There are no wheelchair ramps in Magadan. A tiny woman, she must carry Pavel - who is half her weight - up and down a four-story staircase twice a day.
The school system won't let Pavel attend school unless he can walk. Moscow doctors said he might be able to walk with a cane after surgery and physical therapy. He was scheduled to have the operation this summer, which would cost 60,300 rubles, about $2,400. But the collapse of the ruble has pushed the operation beyond her reach, Maria said.
Inflation has reduced the value of Pavel's monthly disability payments to about $20. Her mother's salary of 700 rubles has lost so much of its buying power, she said, that she spends it entirely on disposable diapers for Pavel.
That completes the list of problems. Here are Maria's solutions:
Maria goes to medical college and hopes to work as a midwife soon. Her father, who works as a government lawyer, helps out financially. In addition, the windows in Maria's two-room apartment are covered with plants and flowers. In early fall, when she sells most of her plants, she said, Pavel can drink milk every day.
She and her parents have a 5,600-square-foot vegetable garden outside town. She gets there by bus. She can grow everything but tomatoes. In the countryside, she collects raspberries, currants and wild blueberries. She makes her own cough medicine from herbs.

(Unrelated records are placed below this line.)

`config.mk`:
```
export PLATFORM = sky130hd
export DESIGN_NAME = dca_lsu_rdata_gather
export DESIGN_NICKNAME = d
export VERILOG_FILES = /design/src/rtl/dca_lsu_rdata_gather.sv
export SDC_FILE = /design/constraint.sdc
export NUM_CORES = 1
export LEC_CHECK = 0
export BUFFER_PORTS_ARGS = -buffer_cell sky130_fd_sc_hd__buf_2
export CELL_PAD_IN_SITES_DETAIL_PLACEMENT = 1
export CELL_PAD_IN_SITES_GLOBAL_PLACEMENT = 1
export CORE_MARGIN = 2
export CORE_UTILIZATION = 29
export CTS_BUF_LIST = sky130_fd_sc_hd__clkbuf_8
export CTS_CLUSTER_DIAMETER = 100
export CTS_CLUSTER_SIZE = 25
export DETAILED_ROUTE_END_ITERATION = 16
export PLACE_DENSITY = 0.7
export SYNTH_ARGS = -nofsm -noshare
export SYNTH_HDL_FRONTEND = slang
export SYNTH_SLANG_ARGS = --single-unit
```
`constraint.sdc`:
```
create_clock -name clk -period 3.64 [get_ports clk]
set_clock_uncertainty 0.2 [all_clocks]
set_input_delay 0.546 -clock clk [delete_from_list [all_inputs] [get_ports clk]]
set_output_delay 0.546 -clock clk [all_outputs]
set_load 0.1 [all_outputs]
```
`src/rtl/dca_lsu_rdata_gather.sv`:
```
// AXI read-data gatherer: packs NUM_BEAT R beats into one memory row and
// presents it downstream together with the transaction tag queued at AR time.
// Response errors and framing errors (early or missing rlast) mark the row.
module dca_lsu_rdata_gather #(
  parameter int BW_DATA              = 32,
  parameter int BW_MEMORY_ROW_BUFFER = 128,
  parameter int BW_TXN_INFO          = 8
) (
  input  logic                            clk,
  input  logic                            rst,
  input  logic                            clear,
  input  logic                            info_valid,
  output logic                            info_ready,
  input  logic [BW_TXN_INFO-1:0]          info,
  input  logic                            rvalid,
  output logic                            rready,
  input  logic [BW_DATA-1:0]              rdata,
  input  logic [1:0]                      rresp,
  input  logic                            rlast,
  output logic                            row_valid,
  input  logic                            row_ready,
  output logic [BW_MEMORY_ROW_BUFFER-1:0] row_data,
  output logic [BW_TXN_INFO-1:0]          row_info,
  output logic                            row_error,
  output logic                            err_sticky
);

  localparam int NUM_BEAT    = BW_MEMORY_ROW_BUFFER / BW_DATA;
  localparam int BW_BEAT_CNT = (NUM_BEAT > 1) ? $clog2(NUM_BEAT) : 1;
  localparam logic [BW_BEAT_CNT-1:0] LAST_BEAT = BW_BEAT_CNT'(NUM_BEAT - 1);

  typedef enum logic {COLLECT, HOLD} state_t;

  state_t                          state;
  logic [BW_TXN_INFO-1:0]          fifo_mem [2];
  logic                            wr_ptr;
  logic                            rd_ptr;
  logic [1:0]                      fifo_cnt;
  logic [BW_BEAT_CNT-1:0]          beat_cnt;
  logic [BW_MEMORY_ROW_BUFFER-1:0] row_buf;
  logic                            error_acc;
  logic                            err_flag;

  logic flush;
  logic push;
  logic pop;
  logic r_hs;
  logic final_beat;
  logic framing_err;
  logic end_row;

  assign flush       = rst | clear;
  assign info_ready  = (fifo_cnt != 2'd2);
  assign rready      = (state == COLLECT) && (fifo_cnt != 2'd0);
  assign row_valid   = (state == HOLD);
  assign row_data    = row_buf;
  assign row_info    = fifo_mem[rd_ptr];
  assign row_error   = (state == HOLD) && error_acc;
  assign err_sticky  = err_flag;

  assign push        = info_valid & info_ready;
  assign pop         = (state == HOLD) & row_ready;
  assign r_hs        = rvalid & rready;
  assign final_beat  = (beat_cnt == LAST_BEAT);
  // rlast must coincide exactly with the final slot; any disagreement is framing
  assign framing_err = r_hs & (final_beat != rlast);
  assign end_row     = r_hs & (final_beat | rlast);

  // Two-entry tag queue; a push and a pop in the same cycle leave occupancy unchanged
  always_ff @(posedge clk) begin
    if (flush) begin
      wr_ptr      <= 1'b0;
      rd_ptr      <= 1'b0;
      fifo_cnt    <= 2'd0;
      fifo_mem[0] <= '0;
      fifo_mem[1] <= '0;
    end else begin
      if (push) begin
        fifo_mem[wr_ptr] <= info;
        wr_ptr           <= ~wr_ptr;
      end
      if (pop) begin
        rd_ptr <= ~rd_ptr;
      end
      case ({push, pop})
        2'b10:   fifo_cnt <= fifo_cnt + 2'd1;
        2'b01:   fifo_cnt <= fifo_cnt - 2'd1;
        default: fifo_cnt <= fifo_cnt;
      endcase
    end
  end

  // Collect beats into the row buffer, then hold the row until downstream accepts it
  always_ff @(posedge clk) begin
    if (flush) begin
      state     <= COLLECT;
      beat_cnt  <= '0;
      row_buf   <= '0;
      error_acc <= 1'b0;
      err_flag  <= 1'b0;
    end else begin
      case (state)
        COLLECT: begin
          if (r_hs) begin
            for (int k = 0; k < NUM_BEAT; k++) begin
              if (beat_cnt == BW_BEAT_CNT'(k)) begin
                row_buf[k*BW_DATA +: BW_DATA] <= rdata;
              end
            end
            error_acc <= error_acc | (rresp != 2'b00) | framing_err;
            if (framing_err) begin
              err_flag <= 1'b1;
            end
            if (end_row) begin
              state <= HOLD;
            end else begin
              beat_cnt <= beat_cnt + 1'b1;
            end
          end
        end
        HOLD: begin
          if (row_ready) begin
            row_buf   <= '0;
            beat_cnt  <= '0;
            error_acc <= 1'b0;
            state     <= COLLECT;
          end
        end
        default: state <= COLLECT;
      endcase
    end
  end

endmodule

```
==> flow_results.xml, run 1 <==
<?xml version="1.0" encoding="UTF-8"?>
<metrics>
  <group name="power">
    <metric name="switchingPower" unit="mW">0.806</metric>
    <metric name="clockPowerShare" unit="%">38.6</metric>
    <metric name="cellPowerDensity" unit="nW/µm²">428</metric>
    <metric name="total_leakage_power" unit="nW">4.10</metric>
    <metric name="sw_frac_of_total" unit="%">25.2</metric>
    <metric name="internal_power" unit="mW">2.39</metric>
    <metric name="comb_power_share" unit="%">7.2</metric>
    <metric name="p_total" unit="mW">3.19</metric>
    <metric name="sequential_share_of_power" unit="%">54.2</metric>
    <metric name="vdd.ir_drop.worst" unit="mV">0.191</metric>
  </group>
  <group name="route">
    <metric name="ant_nets" unit="">0</metric>
    <metric name="drt_drc_violations_left" unit="">0</metric>
    <metric name="routed_wire_length_per_instance" unit="µm">16.1</metric>
    <metric name="vias" unit="">4468</metric>
    <metric name="via_per_inst" unit="">4.39</metric>
    <metric name="drt_iter0_markers" unit="">106</metric>
    <metric name="drt_wl_total" unit="mm">16.4</metric>
    <metric name="first_drt_pass_iteration_count" unit="">4</metric>
  </group>
  <group name="sta">
    <metric name="grt_setup_unrepaired" unit="">no</metric>
    <metric name="portion_of_the_clock_cycle_consumed_by_the_worst_path_in_the_final_layout" unit="%">66.8</metric>
    <metric name="final_number_of_setup_violating_endpoints" unit="">0</metric>
    <metric name="hold_viol_final" unit="">0</metric>
    <metric name="achievable-frequency" unit="MHz">411</metric>
    <metric name="worst_slew_pin_slew" unit="ns">0.660</metric>
    <metric name="final.setup.tns" unit="ns">0</metric>
    <metric name="timing.max_slew.rel_slack" unit="%">56.0</metric>
    <metric name="finalMaxSlewViolations" unit="">0</metric>
    <metric name="post_layout_min_period" unit="ns">2.43</metric>
  </group>
  <group name="cells_and_area">
    <metric name="final_cell_area" unit="µm²">7460</metric>
    <metric name="post_route_cells_drive_above_1_share" unit="%">32.3</metric>
    <metric name="n_antenna_cell" unit="">0</metric>
    <metric name="area_taken_by_multi_input_logic_gates" unit="µm²">2460</metric>
    <metric name="utilization" unit="%">37.1</metric>
    <metric name="final-seq-area" unit="µm²">3240</metric>
    <metric name="area.growth.synth_to_final" unit="%">26.1</metric>
    <metric name="finish.net_count" unit="">793</metric>
    <metric name="filler_cell_count" unit="">2303</metric>
  </group>
  <group name="synthesis">
    <metric name="syn_inst_count" unit="">556</metric>
    <metric name="synth.cells.most_frequent" unit="">sky130_fd_sc_hd__nand2_1 (167), sky130_fd_sc_hd__dfxtp_1 (138), sky130_fd_sc_hd__mux2i_1 (130)</metric>
    <metric name="postSynth.asyncResetShare" unit="%">0</metric>
    <metric name="dominantRegCellSynth" unit="">sky130_fd_sc_hd__dfxtp_1</metric>
    <metric name="proportion_of_synthesized_chip_area_in_sequential_cells" unit="%">54.8</metric>
    <metric name="ys_seq_elements" unit="">154</metric>
    <metric name="synth-edff-count" unit="">16</metric>
    <metric name="synthDominantCellAreaShare" unit="%">46.7</metric>
    <metric name="synth.area.top_cells" unit="">sky130_fd_sc_hd__dfxtp_1 (47%), sky130_fd_sc_hd__mux2i_1 (22%), sky130_fd_sc_hd__nand2_1 (11%)</metric>
    <metric name="synth_warnings" unit="">0</metric>
    <metric name="yosysUniqueCellTypes" unit="">32</metric>
    <metric name="number_of_nets_produced_by_synthesis" unit="">611</metric>
    <metric name="synth_most_common_cell" unit="">sky130_fd_sc_hd__nand2_1</metric>
    <metric name="post_synthesis_instance_area" unit="µm²">5920</metric>
    <metric name="synth.avg_cell_area" unit="µm²">10.6</metric>
    <metric name="synthDominantAreaCellType" unit="">sky130_fd_sc_hd__dfxtp_1</metric>
  </group>
  <group name="placed_design">
    <metric name="port_buffers" unit="">189</metric>
    <metric name="place_area" unit="µm²">7110</metric>
    <metric name="gp_congestion" unit="">0.740</metric>
    <metric name="dp.final_hpwl" unit="mm">10.9</metric>
  </group>
  <group name="outcome">
    <metric name="status" unit="">completed</metric>
  </group>
  <group name="global_routing">
    <metric name="residual_overflow_from_global_routing" unit="">0</metric>
    <metric name="number_of_antenna_violations_at_the_first_check_in_global_routing" unit="">0</metric>
    <metric name="maximum_number_of_pins_on_one_net_before_global_route_repair" unit="">132</metric>
    <metric name="grt_first_pass_wirelength" unit="mm">26.3</metric>
    <metric name="via_count_of_the_first_global_routing_pass" unit="">4784</metric>
    <metric name="global_route.usage.total" unit="%">15.6</metric>
  </group>
  <group name="clock_network">
    <metric name="cts_setup_buffers" unit="">0</metric>
    <metric name="htree_num_levels" unit="">4</metric>
    <metric name="clock_tree.buffer_depth" unit="">2</metric>
    <metric name="tritoncts.num_buffers" unit="">17</metric>
    <metric name="cts.repair.resized" unit="">0</metric>
    <metric name="tritoncts" unit="">built</metric>
    <metric name="sinks_on_clock_net" unit="">154</metric>
    <metric name="clock_latency" unit="ns">0.44</metric>
    <metric name="postCtsHoldBufs" unit="">0</metric>
    <metric name="clock-root-buffer" unit="">sky130_fd_sc_hd__clkbuf_8</metric>
    <metric name="worst_setup_hold_path_clk_slew" unit="ns">0.08</metric>
  </group>
  <group name="setup_path">
    <metric name="slowest_stage" unit="">sky130_fd_sc_hd__dfxtp_1</metric>
    <metric name="worst_ep_arrival_time" unit="ns">1.69</metric>
    <metric name="critPathCaptureType" unit="">output port</metric>
    <metric name="crit_chain" unit="">mux2_2 &gt; buf_2</metric>
    <metric name="cp_required" unit="ns">2.89</metric>
    <metric name="cp-start-kind" unit="">register</metric>
    <metric name="timing_worst_setup_path_type" unit="">reg2out</metric>
    <metric name="path_delay_family" unit="">flip-flops</metric>
    <metric name="number_of_buffer_and_inverter_instances_along_the_worst_setup_path" unit="">1</metric>
    <metric name="cp_max_fo" unit="">8</metric>
    <metric name="max_stage_delay" unit="ns">0.56</metric>
  </group>
  <group name="die">
    <metric name="start_util" unit="%">29.4</metric>
    <metric name="std_cell_rows" unit="">52</metric>
    <metric name="design.die.area" unit="µm²">21600</metric>
    <metric name="core" unit="µm²">20100</metric>
    <metric name="floorplan.die.width" unit="µm">147</metric>
    <metric name="die-height" unit="µm">147</metric>
    <metric name="design.portCount" unit="">190</metric>
  </group>
  <group name="flow_run">
    <metric name="maxCapViolations" unit="">0</metric>
  </group>
  <group name="hold_path">
    <metric name="min-delay-path-class" unit="">in2reg</metric>
  </group>
</metrics>
-- logic make-up after synthesis --
kind of cell | count (synthesis) | synth area share [%]
adder cells (fa/ha/maj) | 6 | 1.27
buffers and inverters | 39 | 3.81
AO/OA/AOI/OAI | 9 | 1.12
AND/OR/NAND/NOR | 207 | 15.1
XOR/XNOR | 3 | 0.444
flip-flops | 154 | 54.8
multiplexers | 138 | 23.5
-- sequential cells by signal, summed over array words and instances (netlist names), named ones only --
signal	cells
beat_cnt	2
err_sticky	1
error_acc	1
fifo_cnt	2
fifo_mem	16
rd_ptr	1
row_data	128
row_valid	1
wr_ptr	1
-- power by group through the flow --
stage                     logic, mW  registers (mW)  clock network (mW)
final                         0.230            1.73                1.23
after global placement        0.233            1.77                   0
after CTS                     0.234            1.73                1.29
after floorplan               0.134            1.80                   0
after detailed placement      0.233            1.77                   0
after global routing          0.246            1.74                1.36
-- path summary, 6_finish.rpt --
kind	from	endpoint	slack, ns	cells after the start
worst max-delay path	register	row_info[7]	1.21	2
worst min-delay path	info[1]	fifo_mem[0][1]$_SDFFCE_PN0P_	0.19	2
worst min register to register	row_data[114]$_SDFFE_PP0P_	row_data[114]$_SDFFE_PP0P_	0.26	2
worst max register to register	row_valid$_SDFF_PP0_	row_data[89]$_SDFFE_PP0P_	1.53	5
-- worst reg2reg max path, cell delays in order (launching register included) --
cell and delay (ns):
sky130_fd_sc_hd__dfxtp_1 0.54, sky130_fd_sc_hd__nor2b_1 0.09, sky130_fd_sc_hd__buf_4 0.18, sky130_fd_sc_hd__nand3_2 0.21
sky130_fd_sc_hd__buf_4 0.54, sky130_fd_sc_hd__mux2i_1 0.26
-- per-layer routing --
metal	GRT usage (%)	wire [µm]	vias to the layer above	part of all wire, %
met2	25.5	7650	114	47
li1	-	-	2205	-
met1	19.4	7440	2139	45
met3	5.65	1130	10	6.9
met5	0	0	-	0
met4	4.76	171	0	1.0
-- stage by stage --
step / setup slack, ns / hold slack, ns / std cells
6_report: 1.21 / 0.194 / 1017
4_1_cts: 1.13 / 0.153 / 1017
3_3_place_gp: 1.39 / 0.241 / 989
3_5_place_dp: 1.27 / 0.251 / 989
2_1_floorplan: 0.696 / 0.232 / 556
5_1_grt: 1.09 / 0.169 / 1017
-- cell usage in the layout (no fill, tap or decap), types with 2 or more instances in the layout --
cell type,count
sky130_fd_sc_hd__edfxtp_1,16
sky130_fd_sc_hd__buf_4,5
sky130_fd_sc_hd__buf_12,3
sky130_fd_sc_hd__nand3b_1,2
sky130_fd_sc_hd__clkbuf_8,18
sky130_fd_sc_hd__and2_1,17
sky130_fd_sc_hd__nand2_1,167
sky130_fd_sc_hd__nor2_1,5
sky130_fd_sc_hd__a21oi_1,3
sky130_fd_sc_hd__or2_2,2
sky130_fd_sc_hd__clkinv_2,4
sky130_fd_sc_hd__bufinv_16,2
sky130_fd_sc_hd__inv_1,6
sky130_fd_sc_hd__nand3_2,4
sky130_fd_sc_hd__mux2_2,8
sky130_fd_sc_hd__xor2_1,2
sky130_fd_sc_hd__nand2b_1,3
sky130_fd_sc_hd__clkinvlp_4,2
sky130_fd_sc_hd__buf_2,189
sky130_fd_sc_hd__dfxtp_1,138
sky130_fd_sc_hd__ha_1,6
sky130_fd_sc_hd__mux2i_1,130
sky130_fd_sc_hd__nor2b_1,2
-- layout make-up --
type,instances,share of cell area [%]
sequential,154,43.5
multi-input combinational,363,33.0
timing repair buffer,197,14.0
tap,270,4.53
clock buffer,18,3.32
clock inverter,10,1.44
inverter,5,0.252
Power figures use the tool's default switching activity.
==> inputs of run 2 (changes only) <==
- PLACE_DENSITY: 0.7 -> 0.72
- clock period: 3.64 -> 2 ns (I/O delays scaled with it)
==> run 2 against run 1 <==
Against the previous run:
- total power is 84% higher
- flip-flop and latch count unchanged
- sequential share of layout area decreased by 3.5 points
- combinational power increased by 130%
- clock power grew 78%
- critical path depth did not move
- first-iteration DRC count decreased by 2.8%
==> flow_results.xml, run 2 (synthesis results as in run 1) <==
<?xml version="1.0" encoding="UTF-8"?>
<metrics>
  <group name="outcome">
    <metric name="status" unit="">completed</metric>
  </group>
  <group name="cells_and_area">
    <metric name="n_antenna_cell" unit="">0</metric>
    <metric name="final-seq-area" unit="µm²">3250</metric>
    <metric name="final_cells" unit="">1070</metric>
    <metric name="layout_commonest_cell" unit="">sky130_fd_sc_hd__buf_2</metric>
    <metric name="area.growth.synth_to_final" unit="%">37.3</metric>
    <metric name="utilization" unit="%">40.4</metric>
    <metric name="filler_cell_count" unit="">2317</metric>
    <metric name="layout_common_cells" unit="">sky130_fd_sc_hd__buf_2 (179), sky130_fd_sc_hd__nand2_1 (167), sky130_fd_sc_hd__dfxtp_1 (134)</metric>
    <metric name="finish.net_count" unit="">844</metric>
    <metric name="post_route_cells_drive_above_1_share" unit="%">32.3</metric>
    <metric name="flip_flop_count_of_the_largest_register_after_layout" unit="">128</metric>
    <metric name="area_taken_by_multi_input_logic_gates" unit="µm²">2480</metric>
  </group>
  <group name="sta">
    <metric name="worst_slew_pin_slew" unit="ns">0.515</metric>
    <metric name="achievable-frequency" unit="MHz">523</metric>
    <metric name="timing.max_slew.rel_slack" unit="%">65.9</metric>
    <metric name="finalMaxSlewViolations" unit="">0</metric>
    <metric name="hold_viol_final" unit="">0</metric>
    <metric name="post_layout_min_period" unit="ns">1.91</metric>
    <metric name="portion_of_the_clock_cycle_consumed_by_the_worst_path_in_the_final_layout" unit="%">95.7</metric>
    <metric name="final.setup.tns" unit="ns">0</metric>
    <metric name="grt_setup_unrepaired" unit="">no</metric>
    <metric name="final_number_of_setup_violating_endpoints" unit="">0</metric>
  </group>
  <group name="global_routing">
    <metric name="via_count_of_the_first_global_routing_pass" unit="">4970</metric>
    <metric name="grt_first_pass_wirelength" unit="mm">26.4</metric>
    <metric name="residual_overflow_from_global_routing" unit="">0</metric>
    <metric name="number_of_antenna_violations_at_the_first_check_in_global_routing" unit="">0</metric>
    <metric name="maximum_number_of_pins_on_one_net_before_global_route_repair" unit="">68</metric>
    <metric name="global_route.usage.total" unit="%">15.7</metric>
  </group>
  <group name="clock_network">
    <metric name="clock_tree.buffer_depth" unit="">2</metric>
    <metric name="tritoncts.num_buffers" unit="">17</metric>
    <metric name="clock-root-buffer" unit="">sky130_fd_sc_hd__clkbuf_8</metric>
    <metric name="htree_num_levels" unit="">4</metric>
    <metric name="worst_setup_hold_path_clk_slew" unit="ns">0.08</metric>
    <metric name="clock_latency" unit="ns">0.44</metric>
    <metric name="tritoncts" unit="">built</metric>
    <metric name="sinks_on_clock_net" unit="">154</metric>
  </group>
  <group name="setup_path">
    <metric name="critPathCaptureType" unit="">output port</metric>
    <metric name="regToRegSetupSlack" unit="ns">0.28</metric>
    <metric name="worst_ep_arrival_time" unit="ns">1.41</metric>
    <metric name="timing_worst_setup_path_type" unit="">reg2out</metric>
    <metric name="cp-start-kind" unit="">register</metric>
    <metric name="timing.reg2reg.worst_path_depth" unit="">5</metric>
    <metric name="cp_required" unit="ns">1.50</metric>
    <metric name="regToRegStartpoint" unit="">beat_cnt[0]$_SDFFE_PP0P_</metric>
    <metric name="worstReg2RegEnd" unit="">error_acc$_SDFFE_PP0P_</metric>
    <metric name="cp_max_fo" unit="">6</metric>
  </group>
  <group name="die">
    <metric name="floorplan.die.width" unit="µm">147</metric>
    <metric name="design.die.area" unit="µm²">21600</metric>
    <metric name="core" unit="µm²">20100</metric>
    <metric name="std_cell_rows" unit="">52</metric>
    <metric name="design.portCount" unit="">190</metric>
    <metric name="die-height" unit="µm">147</metric>
    <metric name="start_util" unit="%">29.4</metric>
  </group>
  <group name="power">
    <metric name="cellPowerDensity" unit="nW/µm²">723</metric>
    <metric name="total_leakage_power" unit="nW">4.37</metric>
    <metric name="p_total" unit="mW">5.87</metric>
    <metric name="sw_frac_of_total" unit="%">25.3</metric>
    <metric name="internal_power" unit="mW">4.38</metric>
    <metric name="vdd.ir_drop.worst" unit="mV">0.332</metric>
    <metric name="switchingPower" unit="mW">1.49</metric>
    <metric name="sequential_share_of_power" unit="%">53.7</metric>
    <metric name="comb_power_share" unit="%">8.9</metric>
    <metric name="clockPowerShare" unit="%">37.4</metric>
  </group>
  <group name="route">
    <metric name="via_per_inst" unit="">4.40</metric>
    <metric name="drt_iter0_markers" unit="">103</metric>
    <metric name="ant_nets" unit="">0</metric>
    <metric name="first_drt_pass_iteration_count" unit="">4</metric>
    <metric name="routed_wire_length_per_instance" unit="µm">15.9</metric>
    <metric name="drt_drc_violations_left" unit="">0</metric>
    <metric name="drt_wl_total" unit="mm">17.0</metric>
    <metric name="vias" unit="">4707</metric>
  </group>
  <group name="placed_design">
    <metric name="dpl.cell_count" unit="">995</metric>
    <metric name="gp_congestion" unit="">0.741</metric>
    <metric name="port_buffers" unit="">189</metric>
    <metric name="dp.final_hpwl" unit="mm">11.2</metric>
  </group>
  <group name="hold_path">
    <metric name="hold_start" unit="">rdata[6]</metric>
    <metric name="min_to" unit="">row_data[70]$_SDFFE_PP0P_</metric>
    <metric name="hold_path_depth" unit="">3</metric>
    <metric name="min-delay-path-class" unit="">in2reg</metric>
  </group>
  <group name="flow_run">
    <metric name="maxCapViolations" unit="">0</metric>
  </group>
</metrics>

Maria raises parakeets in her apartment. She has four adults and six chicks. Each parakeet that she sells can buy a week's worth of diapers.
She has always had a talent for animals and plants, she said. She's teaching Pavel her skills. When he grows up, she said, he can make a living raising and selling birds.
When she attends college, she leaves Pavel with the grandmother of a disabled girl Pavel's age, Elvera. The two children are close friends, and the grandmother doesn't charge any money.
When Pavel was born, he was hospitalized for several weeks, she said. She didn't breastfeed him or bond with him. When she took him home, she felt he was just "another small sick animal" to take care of.
By the time he was 2, she had grown to love her son, a bright, cheerful boy with keen sense of humor. It's that love, she said, that keeps her strong.
There's no use crying over something you can't change, she said. For a year and a half, her classmates at college never knew she had a disabled child.
"I almost always smile," she said.
As she jostled with Pavel at Elvera's apartment, she seemed a woman at peace with the herself and the world.
When I asked her to describe her philosophy of life, she replied with two words: "Hakuna matata."
I don't know this Russian word, I said. What does it mean?
"Hakuna matata. Hakuna matata," she said. Then she mentioned "Liev Czar," the "Lion King."
She was speaking Swahili. Then she began to sing, as Pavel and Elvera rocked their bodies to the Disney song.
"Hakuna matata," she sang, adding the rest of the lyrics in Russian. "What a wonderful phrase. It means no worries for the rest of your days. It's our problem-free philosophy. Hakuna matata!"